Modern consultants, like their predecessors, have an inflated view of their own importance. They think they have an almost God-like right to be paid well, very well. This is because they think they have more worth to society than dustmen, cleaners and people who run corner shops. Doctors are not the only group in society that work long hours, in stressful jobs. The only right they have is respect, but respect has to be earned.
If modern doctors are rarely respected, then that is their fault.
In 1948 the chief problem facing the Health Minister Aneurin Bevan was the reluctance of consultants to work in NHS hospitals and give up their highly paid private practices. The problem was solved by allowing them to work a limited number of hours for the NHS and keep their private patients.
Bevan discovered then what Tony Blair and Gordon Brown are discovering now: the motivation that keeps many doctors going is not altruism or respect, but greed.
DR ANDREW STEIN
Consultant Physician
Coventry
Sir, According to Patricia Hewitt, the Government’s phased payrise for NHS consultants will cost them £80 a month until November, a matter of seven months.

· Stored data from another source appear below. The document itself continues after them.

`src/design/tas_pkg.sv`:
```
// Shared types and constants for the triangle area statistics block.
package tas_pkg;
  localparam int unsigned AreaBits  = 51;
  localparam int unsigned SumBits   = 64;
  localparam int unsigned IdxBits   = 2;

  typedef enum logic [IdxBits-1:0] {
    REG_DEGENERATE = 2'd0,
    REG_TINY       = 2'd1,
    REG_SMALL      = 2'd2,
    REG_MEDIUM     = 2'd3
  } reg_idx_e;

  typedef enum logic [1:0] {
    CLS_TINY   = 2'd0,
    CLS_SMALL  = 2'd1,
    CLS_MEDIUM = 2'd2,
    CLS_LARGE  = 2'd3
  } area_class_e;

  typedef logic [AreaBits-1:0] area_t;

  typedef struct packed {
    area_t degenerate;
    area_t tiny;
    area_t small_lim;
    area_t medium_lim;
  } limits_t;
endpackage

```
`src/design/tas_back.sv`:
```
// Back end: bit-serial square root, classification and statistics update.
module tas_back #(
  parameter int unsigned COORD_BITS = 24,
  parameter int unsigned COUNT_BITS = 32
) (
  input  logic                      clk_i,
  input  logic                      rst_ni,
  input  tas_pkg::limits_t          lim_i,
  input  logic                      start_i,
  input  logic [4*COORD_BITS+5:0]   sq_i,
  input  logic                      new_set_i,
  output logic                      busy_o,
  output logic                      done_o,
  output logic [tas_pkg::AreaBits-1:0] area_o,
  output logic [1:0]                cls_o,
  output logic [COUNT_BITS-1:0]     tri_o,
  output logic [tas_pkg::SumBits-1:0] sum_o,
  output logic [tas_pkg::AreaBits-1:0] min_o,
  output logic [tas_pkg::AreaBits-1:0] max_o,
  output logic [4*COUNT_BITS-1:0]   cls_cnt_o,
  output logic [COUNT_BITS-1:0]     deg_o,
  input  logic                      res_take_i
);
  import tas_pkg::*;

  localparam int unsigned QW = 4 * COORD_BITS + 6;
  localparam int unsigned RW = QW / 2;
  localparam int unsigned RC = $clog2(RW + 1);
  localparam int unsigned XW = (RW > AreaBits) ? RW : AreaBits;
  localparam logic [COUNT_BITS-1:0] CMAX = '1;

  typedef enum logic [1:0] {S_IDLE, S_ROOT, S_UPD, S_HOLD} st_e;
  st_e st_q;

  logic [QW-1:0] rem_q, val_q;
  logic [RW-1:0] root_q;
  logic [RC-1:0] it_q;
  logic ns_q;
  logic [COUNT_BITS-1:0] tri_q, deg_q;
  logic [COUNT_BITS-1:0] cc_q [4];
  logic [SumBits-1:0] sum_q;
  area_t min_q, max_q, area_q;
  logic [1:0] cls_q;

  logic [QW+1:0] trial;
  logic [QW-1:0] shv;
  logic [XW-1:0] half;
  area_t area_w;
  logic [1:0] cls_w;
  logic [SumBits:0] sum_w;

  // restoring square root, one result bit per cycle
  always_comb begin
    shv   = QW'({rem_q, val_q[QW-1 -: 2]});
    trial = (QW+2)'({rem_q, val_q[QW-1 -: 2]}) - (QW+2)'({root_q, 2'b01});
    half  = XW'(root_q >> 1);
    area_w = (half > XW'({AreaBits{1'b1}})) ? '1 : AreaBits'(half);
    if (area_w < lim_i.tiny) cls_w = CLS_TINY;
    else if (area_w < lim_i.small_lim) cls_w = CLS_SMALL;
    else if (area_w < lim_i.medium_lim) cls_w = CLS_MEDIUM;
    else cls_w = CLS_LARGE;
    sum_w = (SumBits+1)'(ns_q ? '0 : sum_q) + (SumBits+1)'(area_w);
  end

  always_ff @(posedge clk_i or negedge rst_ni) begin
    if (!rst_ni) begin
      st_q <= S_IDLE;
      tri_q <= '0; deg_q <= '0; sum_q <= '0; min_q <= '0; max_q <= '0;
      for (int i = 0; i < 4; i++) cc_q[i] <= '0;
      it_q <= '0; ns_q <= 1'b0;
    end else begin
      unique case (st_q)
        S_IDLE: if (start_i) begin
          st_q <= S_ROOT; it_q <= RC'(RW); ns_q <= new_set_i;
        end
        S_ROOT: begin
          it_q <= it_q - RC'(1);
          if (it_q == RC'(1)) st_q <= S_UPD;
        end
        S_UPD: begin
          logic [COUNT_BITS-1:0] t, d, c;
          t = ns_q ? '0 : tri_q;
          d = ns_q ? '0 : deg_q;
          c = ns_q ? '0 : cc_q[cls_w];
          for (int i = 0; i < 4; i++) begin
            if (2'(i) == cls_w) cc_q[i] <= (c == CMAX) ? c : c + 1'b1;
            else if (ns_q) cc_q[i] <= '0;
          end
          tri_q <= (t == CMAX) ? t : t + 1'b1;
          if (area_w <= lim_i.degenerate) deg_q <= (d == CMAX) ? d : d + 1'b1;
          else deg_q <= d;
          if (t == '0 || area_w < min_q) min_q <= area_w;
          if (ns_q) max_q <= area_w;
          else if (area_w > max_q) max_q <= area_w;
          sum_q <= sum_w[SumBits] ? '1 : sum_w[SumBits-1:0];
          st_q <= S_HOLD;
        end
        S_HOLD: if (res_take_i) st_q <= S_IDLE;
        default: st_q <= S_IDLE;
      endcase
    end
  end

  always_ff @(posedge clk_i) begin
    if (st_q == S_IDLE && start_i) begin
      rem_q <= '0; val_q <= sq_i; root_q <= '0;
    end else if (st_q == S_ROOT) begin
      val_q <= val_q << 2;
      if (!trial[QW+1]) begin
        rem_q <= QW'(trial); root_q <= {root_q[RW-2:0], 1'b1};
      end else begin
        rem_q <= shv; root_q <= {root_q[RW-2:0], 1'b0};
      end
    end
    if (st_q == S_UPD) begin
      area_q <= area_w; cls_q <= cls_w;
    end
  end

  assign busy_o  = (st_q != S_IDLE);
  assign done_o  = (st_q == S_HOLD);
  assign area_o  = area_q;
  assign cls_o   = cls_q;
  assign tri_o   = tri_q;
  assign sum_o   = sum_q;
  assign min_o   = min_q;
  assign max_o   = max_q;
  assign deg_o   = deg_q;
  assign cls_cnt_o = {cc_q[3], cc_q[2], cc_q[1], cc_q[0]};
endmodule
```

Excuse me for not sympathising a great deal. NHS radiographers, who each earn less than a third of a consultant’s salary, will find themselves giving the Government considerably more than £80 per month for the rest of their working lives through having to work an extra two and a half hours a week (or two weeks a year) under the new pay and conditions package called Agenda for Change.
This system was overwhelmingly rejected by our profession, but forced on us anyway.